I found it alarmingly amusing about the number of mishaps and deaths that occurred as Chris built up his wildlife collections and merrily brought things home which would make most parents weep. It’s funny, I said to my brother, someone who is now a renowned naturalist accidentally killing all of these unsuspecting creatures when he was a child! I got “that look” from my brother who simply said, “bit like you when you were little and sat on the school gerbils I’d brought home to look after. They were flattened miniature Tiger style rugs you could have put in your Sindy house by the time you’d finished with them.” I was aghast!

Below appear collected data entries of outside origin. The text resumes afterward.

What follows belongs to an exercise in optimizing a design on an open flow for small area; a production flow would make more cautious choices. In this exercise RTL edits were held to simulation tests only and were not proved equivalent to the original. No activity file was given, so power comes from the tool's default toggle rates.

==> inputs of run D <==
==> flow/design.v (excerpt) <==
module lf_biquad (
    input  wire        clk,
    input  wire        rst,
    input  wire        in_valid,
    output wire        in_ready,
    input  wire [31:0] in_x,
    input  wire        in_clear,
    input  wire        in_bypass,
    input  wire [31:0] b0_m,
    input  wire [5:0]  b0_e,
    input  wire [31:0] b1_m,
    input  wire [5:0]  b1_e,
    input  wire [31:0] b2_m,
    input  wire [5:0]  b2_e,
    input  wire [31:0] a1_m,
    input  wire [5:0]  a1_e,
    input  wire [31:0] a2_m,
    input  wire [5:0]  a2_e,
    output reg         out_valid,
    output wire [31:0] out_y,
    output reg         out_sat
);
    reg  [31:0] x1, x2, y1, y2;
    reg  [66:0] acc;
    reg         p0, p1, p2, p3, p4, p5;    
    reg         byp;
    wire idle   = ~(p0 | p1 | p2 | p3 | p4 | p5);
    assign in_ready = idle;
    wire accept = in_valid & idle;
    wire        sel_b2 = idle & ~in_clear & ~in_bypass;
    wire        sel_b1 = p0 & ~byp;
  ...
==> module lf_biquad, before the edit <==
module lf_biquad (
    input  wire        clk,
    input  wire        rst,
    input  wire        in_valid,
    output wire        in_ready,
    input  wire [31:0] in_x,
    input  wire        in_clear,
    input  wire        in_bypass,
    input  wire [31:0] b0_m,
    input  wire [5:0]  b0_e,
    input  wire [31:0] b1_m,
    input  wire [5:0]  b1_e,
    input  wire [31:0] b2_m,
    input  wire [5:0]  b2_e,
    input  wire [31:0] a1_m,
    input  wire [5:0]  a1_e,
    input  wire [31:0] a2_m,
    input  wire [5:0]  a2_e,
    output reg         out_valid,
    output wire [31:0] out_y,
    output reg         out_sat
);
    reg  [31:0] x1, x2, y1, y2;
    reg  [66:0] acc;
    reg         p0, p1, p2, p3, p4, p5;    
    reg         byp;
    wire idle   = ~(p0 | p1 | p2 | p3 | p4 | p5);
    assign in_ready = idle;
    wire accept = in_valid & idle;
    wire        sel_b2 = idle & ~in_clear & ~in_bypass;
    wire        sel_b1 = p0 & ~byp;
    wire        sel_b0 = p1 & ~byp;
    wire        sel_a1 = p2 & ~byp;
    wire        sel_a2 = p3 & ~byp;
    wire        sel_one = p1 & byp;
    wire [31:0] v = ({32{idle | p0}} & x2) | ({32{p1}} & x1) |
                    ({32{p2}} & y1) | ({32{p3}} & y2);
    wire [31:0] m = ({32{sel_b2}} & b2_m) | ({32{sel_b1}} & b1_m) | ({32{sel_b0}} & b0_m) |
                    ({32{sel_a1}} & a1_m) | ({32{sel_a2}} & a2_m) | {1'b0, sel_one, 30'd0};
    wire [5:0]  e = sel_one ? 6'd1 : p0 ? b1_e : p1 ? b0_e : p2 ? a1_e : p3 ? a2_e : b2_e;
    wire        neg = p2 | p3;
    wire signed [63:0] t;
    bq_term u_term (.m(m), .v(v), .e(e), .t(t));
    wire [66:0] t_ext = {{3{t[63]}}, t} ^ {67{neg}};
    wire [66:0] opb   = t_ext | {37'd0, {30{p4}}};
    wire [66:0] base  = idle ? 67'd0 : acc;
    wire        cin   = neg | (p4 & acc[31]);
    wire [66:0] sum;
    bq_add67 u_acc (.a(base), .b(opb), .cin(cin), .s(sum));
    wire               pos_ovf = ~acc[66] & (|acc[65:62]);
    wire               neg_ovf =  acc[66] & ~(&acc[65:62]);
    wire        [31:0] y_filt  = pos_ovf ? 32'h7fff_ffff :
                                 neg_ovf ? 32'h8000_0000 : acc[62:31];
    wire        [31:0] y_new   = y_filt;
    wire               sat_new = pos_ovf | neg_ovf;
    assign out_y = y1;
    always @(posedge clk) begin
        acc <= sum;
        if (rst) begin
            x1 <= 32'd0; x2 <= 32'd0; y1 <= 32'd0; y2 <= 32'd0;
            p0 <= 1'b0; p1 <= 1'b0; p2 <= 1'b0; p3 <= 1'b0; p4 <= 1'b0; p5 <= 1'b0;
            out_valid <= 1'b0;
            out_sat   <= 1'b0;
        end else begin
            p0 <= accept;
            p1 <= p0;
            p2 <= p1;
            p3 <= p2;
            p4 <= p3;
            p5 <= p4;
            out_valid <= p5;
            if (accept) begin
                byp <= in_bypass;
                x1  <= in_x;
                x2  <= in_clear ? 32'd0 : x1;
                if (in_clear) begin
                    y1 <= 32'd0;
                    y2 <= 32'd0;
                end
            end
            if (p5) begin
                y1      <= y_new;
                y2      <= y1;
                out_sat <= sat_new;
            end
        end
    end
endmodule
Settings: LEC_CHECK=0, ABC_AREA=1, CAP_MARGIN=0, CORE_MARGIN=2, CORE_UTILIZATION=40, CTS_BUF_LIST=sky130_fd_sc_hd__clkbuf_4 sky130_fd_sc_hd__clkbuf_8, SLEW_MARGIN=0; clock period 27.0 ns.
standard.sh (not shown) runs the stock make flow with config.mk's settings and CLKGATE_MAP_FILE= SYNTH_SCRIPT=/design/flow/synth_recipe.tcl, a recipe that flattens the netlist after the stock synthesis.
==> flow/flow/run.sh <==
#!/bin/bash
# Standard layout, with these changes to how it is made:
#  - synthesis runs Yosys's synth with -noabc as well (no early abc -fast before
#    full-adder extraction, so adders keep their polarity);
#  - the final ABC mapping uses flow/abc_area_nf.script (&nf area-oriented
#    mapping) instead of ORFS's abc_area.script;
#    everything else in synth_recipe.tcl is unchanged, so the registers are the
#    standard ones;
#  - ports are buffered with sky130_fd_sc_hd__buf_1.
set -euo pipefail
W=$(pwd)
ABC="$W/flow/abc_area_nf.script"
sed "s#log_cmd abc {\*}\$abc_args#log_cmd abc {*}[lreplace \$abc_args 1 1 $ABC]#" \
    "$FLOW_HOME/scripts/synth.tcl" > my_orfs_synth.tcl
grep -q "abc_area_nf.script" my_orfs_synth.tcl
sed "s#synth -nofsm -noshare#synth -nofsm -noshare -noabc#; s#source \$::env(SCRIPTS_DIR)/synth.tcl#source $W/my_orfs_synth.tcl#" \
    synth_recipe.tcl > my_synth.tcl
grep -q "my_orfs_synth.tcl" my_synth.tcl
sed "s#synth_recipe.tcl#my_synth.tcl#g" standard.sh > my_standard.sh
grep -q my_synth.tcl my_standard.sh
export BUFFER_PORTS_ARGS="-buffer_cell sky130_fd_sc_hd__buf_1"
bash my_standard.sh finish > flow_make.log 2>&1
test -f out/final.def
==> flow/flow/abc_area_nf.script <==
strash
&get -n
&dch -f
&nf -R 1000
&put
topo
stime -c
buffer -c
upsize -c
dnsize -c
==> run G (differences from run D) <==
--- a/flow/design.v
+++ b/flow/design.v
@@ -2113,13 +2113,8 @@
     wire accept = in_valid & idle;
-    wire        sel_b2 = idle & ~in_clear & ~in_bypass;
-    wire        sel_b1 = p0 & ~byp;
-    wire        sel_b0 = p1 & ~byp;
-    wire        sel_a1 = p2 & ~byp;
-    wire        sel_a2 = p3 & ~byp;
-    wire        sel_one = p1 & byp;
+    wire        sel_b2 = idle & ~in_clear;
     wire [31:0] v = ({32{idle | p0}} & x2) | ({32{p1}} & x1) |
                     ({32{p2}} & y1) | ({32{p3}} & y2);
-    wire [31:0] m = ({32{sel_b2}} & b2_m) | ({32{sel_b1}} & b1_m) | ({32{sel_b0}} & b0_m) |
-                    ({32{sel_a1}} & a1_m) | ({32{sel_a2}} & a2_m) | {1'b0, sel_one, 30'd0};
-    wire [5:0]  e = sel_one ? 6'd1 : p0 ? b1_e : p1 ? b0_e : p2 ? a1_e : p3 ? a2_e : b2_e;
+    wire [31:0] m = ({32{sel_b2}} & b2_m) | ({32{p0}} & b1_m) | ({32{p1}} & b0_m) |
+                    ({32{p2}} & a1_m) | ({32{p3}} & a2_m);
+    wire [5:0]  e = p0 ? b1_e : p1 ? b0_e : p2 ? a1_e : p3 ? a2_e : b2_e;
     wire        neg = p2 | p3;
@@ -2137,4 +2132,4 @@
                                  neg_ovf ? 32'h8000_0000 : acc[62:31];
-    wire        [31:0] y_new   = y_filt;
-    wire               sat_new = pos_ovf | neg_ovf;
+    wire        [31:0] y_new   = byp ? x1 : y_filt;
+    wire               sat_new = ~byp & (pos_ovf | neg_ovf);
     assign out_y = y1;
==> flow/run.sh (new file) <==
#!/bin/bash
# synth_recipe.tcl (not shown) runs the flow's synth.tcl, then flattens the netlist and writes it again
# the make line also repeats each setting of config.mk as NAME=value (left out here)
make -C /OpenROAD-flow-scripts/flow DESIGN_CONFIG=/design/flow/config.mk WORK_HOME=/design/flow/orfs CLKGATE_MAP_FILE= SYNTH_SCRIPT=/design/flow/synth_recipe.tcl finish
--- a/flow/config.mk
+++ b/flow/config.mk
@@ -8,6 +8,5 @@
 export ABC_AREA = 1
-export CAP_MARGIN = 0
+export CAP_MARGIN = 20
 export CORE_MARGIN = 2
 export CORE_UTILIZATION = 40
-export CTS_BUF_LIST = sky130_fd_sc_hd__clkbuf_4 sky130_fd_sc_hd__clkbuf_8
-export SLEW_MARGIN = 0
+export SLEW_MARGIN = 20
removed: flow/flow/run.sh
removed: flow/flow/abc_area_nf.script
removed: flow/standard.sh
==> run F (differences from run D) <==
--- a/flow/flow/run.sh
+++ b/flow/flow/run.sh
@@ -4,4 +4,4 @@
 #    full-adder extraction, so adders keep their polarity);
-#  - the final ABC mapping uses flow/abc_area_nf.script (&nf area-oriented
-#    mapping) instead of ORFS's abc_area.script;
+#  - the final ABC mapping uses flow/abc_area_map.script (amap area-oriented
+#    mapping, then gate sizing, no buffering) instead of ORFS's abc_area.script;
 #    everything else in synth_recipe.tcl is unchanged, so the registers are the
@@ -11,6 +11,6 @@
 W=$(pwd)
-ABC="$W/flow/abc_area_nf.script"
+ABC="$W/flow/abc_area_map.script"
 sed "s#log_cmd abc {\*}\$abc_args#log_cmd abc {*}[lreplace \$abc_args 1 1 $ABC]#" \
     "$FLOW_HOME/scripts/synth.tcl" > my_orfs_synth.tcl
-grep -q "abc_area_nf.script" my_orfs_synth.tcl
+grep -q "abc_area_map.script" my_orfs_synth.tcl
 sed "s#synth -nofsm -noshare#synth -nofsm -noshare -noabc#; s#source \$::env(SCRIPTS_DIR)/synth.tcl#source $W/my_orfs_synth.tcl#" \
==> flow/flow/abc_area_map.script (new file) <==
strash
dch -f
amap -F 40 -A 40
topo
stime -c
upsize -c
dnsize -c
--- a/flow/config.mk
+++ b/flow/config.mk
@@ -8,3 +8,3 @@
 export ABC_AREA = 1
-export CAP_MARGIN = 0
+export CAP_MARGIN = 20
 export CORE_MARGIN = 2
@@ -12,2 +12,3 @@
 export CTS_BUF_LIST = sky130_fd_sc_hd__clkbuf_4 sky130_fd_sc_hd__clkbuf_8
-export SLEW_MARGIN = 0
+export GPL_TIMING_DRIVEN = 0
+export SLEW_MARGIN = 20
removed: flow/flow/abc_area_nf.script
==> run E (differences from run D) <==
--- a/flow/flow/run.sh
+++ b/flow/flow/run.sh
@@ -4,4 +4,4 @@
 #    full-adder extraction, so adders keep their polarity);
-#  - the final ABC mapping uses flow/abc_area_nf.script (&nf area-oriented
-#    mapping) instead of ORFS's abc_area.script;
+#  - the final ABC mapping uses flow/abc_area_map.script (amap area-oriented
+#    mapping, then gate sizing, no buffering) instead of ORFS's abc_area.script;
 #    everything else in synth_recipe.tcl is unchanged, so the registers are the
@@ -11,6 +11,6 @@
 W=$(pwd)
-ABC="$W/flow/abc_area_nf.script"
+ABC="$W/flow/abc_area_map.script"
 sed "s#log_cmd abc {\*}\$abc_args#log_cmd abc {*}[lreplace \$abc_args 1 1 $ABC]#" \
     "$FLOW_HOME/scripts/synth.tcl" > my_orfs_synth.tcl
-grep -q "abc_area_nf.script" my_orfs_synth.tcl
+grep -q "abc_area_map.script" my_orfs_synth.tcl
 sed "s#synth -nofsm -noshare#synth -nofsm -noshare -noabc#; s#source \$::env(SCRIPTS_DIR)/synth.tcl#source $W/my_orfs_synth.tcl#" \
==> flow/flow/abc_area_map.script (new file) <==
strash
dch -f
amap -F 40 -A 40
topo
stime -c
upsize -c
dnsize -c
--- a/flow/config.mk
+++ b/flow/config.mk
@@ -10,4 +10,5 @@
 export CORE_MARGIN = 2
-export CORE_UTILIZATION = 40
+export CORE_UTILIZATION = 55
 export CTS_BUF_LIST = sky130_fd_sc_hd__clkbuf_4 sky130_fd_sc_hd__clkbuf_8
+export GPL_TIMING_DRIVEN = 0
 export SLEW_MARGIN = 0
removed: flow/flow/abc_area_nf.script
==> summary.md <==
| Metric | Value |
|---|---|
| Status | complete, no violations |
| Clock share of power | 8.2% |
| Minimum clock period | 20.81 ns |
| Combinational share of power | 82.1% |
| WL met1 | 67570 um |
| Area delta synth->final | 11.22% |
| Sequential cell area | 4104 um^2 |
| Multi-input logic area | 33380 um^2 |
| Post-Route WL | 169400 um |
| Non-clock buffers, area share | 7.603% |
| Switch Pwr | 2.432 mW |
| Uppermost routed layer | met5 |
| Met3 Routed Length | 18440 um |
| Row count | 118 |
| Commonest non-fill, non-tap cells in the layout | 1306 x nand2_1, 828 x inv_1, 526 x nand3_1 |
the above is filed under run G

==> summary.md <==
| Metric | Value |
|---|---|
| Minimum clock period | 21.83 ns |
| Uppermost routed layer | met4 |
| Clock share of power | 8.6% |
| Multi-input logic area | 31380 um^2 |
| Status | complete, no violations |
| Area delta synth->final | 7.952% |
| Switch Pwr | 1.899 mW |
| Non-clock buffers, area share | 4.688% |
| Met3 Routed Length | 15590 um |
| Commonest non-fill, non-tap cells in the layout | 599 x xnor2_1, 539 x o22ai_1, 487 x fa_1 |
the above is filed under run D

==> summary.md <==
| Metric | Value |
|---|---|
| Switch Pwr | 2.474 mW |
| Uppermost routed layer | met4 |
| Sequential cell area | 4104 um^2 |
| Status | complete, no violations |
| Met3 Routed Length | 14730 um |
| WL met1 | 58310 um |
| Area delta synth->final | 15.97% |
| Non-clock buffers, area share | 7.075% |
| Post-Route WL | 146900 um |
| Multi-input logic area | 30240 um^2 |
| Minimum clock period | 25.53 ns |
| Clock share of power | 6.0% |
| Row count | 108 |
| Combinational share of power | 85.0% |
the above is filed under run F

==> summary.md <==
| Metric | Value |
|---|---|
| Status | complete, but fails checks |
| Layout Check Fails | max-capacitance violations, max-slew violations |
| Maxcap violations | 1 |
| Asr flop ratio synth | 0% |
| WL met1 | 57430 um |
| Switch Pwr | 2.506 mW |
| Multi-input logic area | 30190 um^2 |
| Met3 Routed Length | 20710 um |
| Post-Route WL | 148800 um |
| Row count | 92 |
| Minimum clock period | 25.64 ns |
| Uppermost routed layer | met4 |
| Non-clock buffers, area share | 5.945% |
| Final Max Slew Viols | 7 |
| Area delta synth->final | 13.38% |
the above is filed under run E

-- port drivers added, routing unchanged --
The results above use ideal ports. As a check the final layouts listed here were re-extracted and re-timed, cells and wires unchanged. Step 1 (the two cells are an assumption about what drives the block):
set clk [get_ports {clk}]
set_driving_cell -lib_cell sky130_fd_sc_hd__clkbuf_16 $clk
set_driving_cell -lib_cell sky130_fd_sc_hd__buf_2 [delete_from_list [all_inputs] $clk]
Step 2 times the ports against the registers' clock, not the clock port: input delays grow and output delays shrink by t, the midpoint of the rising clock arrivals with the driver on. Three values: ideal, step 1, step 2; two values: the first two.
run	t, ns	setup WS [ns]	hold slack, ns	cell pins on the clock port's net
run D	0.596	5.172 / 5.202 / 4.606	0.450 / 0.450 / 0.450	1
run G	0.604	6.193 / 6.227 / 5.623	0.464 / 0.464 / 0.464	1
run F	0.655	1.466 / 1.492 / 0.837	0.465 / 0.465 / 0.465	1
run E	0.659	1.363 / 1.391 / 0.732	0.468 / 0.468 / 0.468	1
The setup slack of run E, which loses most, moves by +0.028 ns with the drivers and by -0.631 ns with both steps.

I refute those allegations (I really have no recollection of the incident at all- no matter how many times he tells me the sordid tale.)
With that said, I take a look at the bookcase and wonder if the time is right to re-read Ligotti's "The Conspiracy Against the Human Race." No, it's far too depressing to think about... how about 1930's Russia and the stifling regime between Art and Power...now that sounds an altogether more joyful affair doesn't it?!